VCU Department of Mathematics
Colloquium Lecture Series
Plane Tilings
Prof. Richard P. Stanley, MIT
Friday April 8, 3:00-4:00
Temple Building, Room 1165
We will survey some of the highlights of the theory of plane tilings, focusing on tiling a
bounded region of the plane with finitely many tiles. A standard example, though not very
mathematical, is a jigsaw puzzle. We consider such questions as the following: (1) Is there a
tiling? (2) How many tilings are there? (3) About how many tilings are there? (4) Is a tiling
easy to find? (5) Is it easy to prove or to convince someone that a tiling doesn't exist? (6)

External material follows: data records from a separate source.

`config.mk`:
```
export PLATFORM = sky130hd
export DESIGN_NAME = phy_mgmt_access_control
export DESIGN_NICKNAME = d
export VERILOG_FILES = /design/src/design/phy_mgmt_pkg.sv /design/src/design/phy_mgmt_access_control.sv
export SDC_FILE = /design/constraint.sdc
export NUM_CORES = 1
export LEC_CHECK = 0
export BUFFER_PORTS_ARGS = -buffer_cell sky130_fd_sc_hd__buf_2
export CAP_MARGIN = 0
export CORE_AREA = 3 3 126 128
export CTS_CLUSTER_DIAMETER = 100
export CTS_CLUSTER_SIZE = 12
export DETAILED_ROUTE_END_ITERATION = 6
export DIE_AREA = 0 0 129 131
export MAX_ROUTING_LAYER = met4
export PLACE_DENSITY = 0.81
export SLEW_MARGIN = 15
export SYNTH_ARGS = -nofsm -noshare
export SYNTH_HDL_FRONTEND = slang
export SYNTH_SLANG_ARGS = --single-unit
```
`constraint.sdc`:
```
create_clock -name mclk -period 2.2 [get_ports mclk]
set_input_delay 0.44 -clock mclk [delete_from_list [all_inputs] [get_ports mclk]]
set_output_delay 0.44 -clock mclk [all_outputs]
set_load 0.01 [all_outputs]
```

What does a typical tiling look like? We point out some interesting connections between
tilings and such topics as computer science, continued fractions, probability theory, and
mathematical logic.
Professor Richard P. Stanley
Dr. Stanley is the Norman Levinson Professor of Applied Mathematics at the Massachusetts Institute of Technology, in Cambridge,
Massachusetts. Dr. Stanley is internationally recognized as a leading expert in combinatorics and its connection to other areas of
mathematics such as algebraic topology, commutative algebra, and representation theory. He is the author of two-volume book
Enumerative Combinatorics, a must have reference in the field with amazing collection of exercises. He is also the author of
Combinatorics and Commutative Algebra and more than 150 research articles. He has served as thesis advisor to more than 50 doctoral
students.
The long list of Dr. Stanley's awards and accolades includes the George Pólya Prize in Applied Combinatorics in 1975 from the Society of
Industrial and Applied Mathematics, the Leroy P. Steele Prize in recognition of the completion of his two-volume work Enumerative
Combinatorics in 2001 from the American Mathematical Society, the Rolf Schock Prize in 2003 from the Swedish Academy of Sciences,
Committee on the William Lowell Putnam Competition, 1983-1986 (Chair, 1985-1986), and Senior Scholar, Clay Mathematics Institute.
He is a member of the American Academy of Arts and Sciences and the National Academy of Sciences.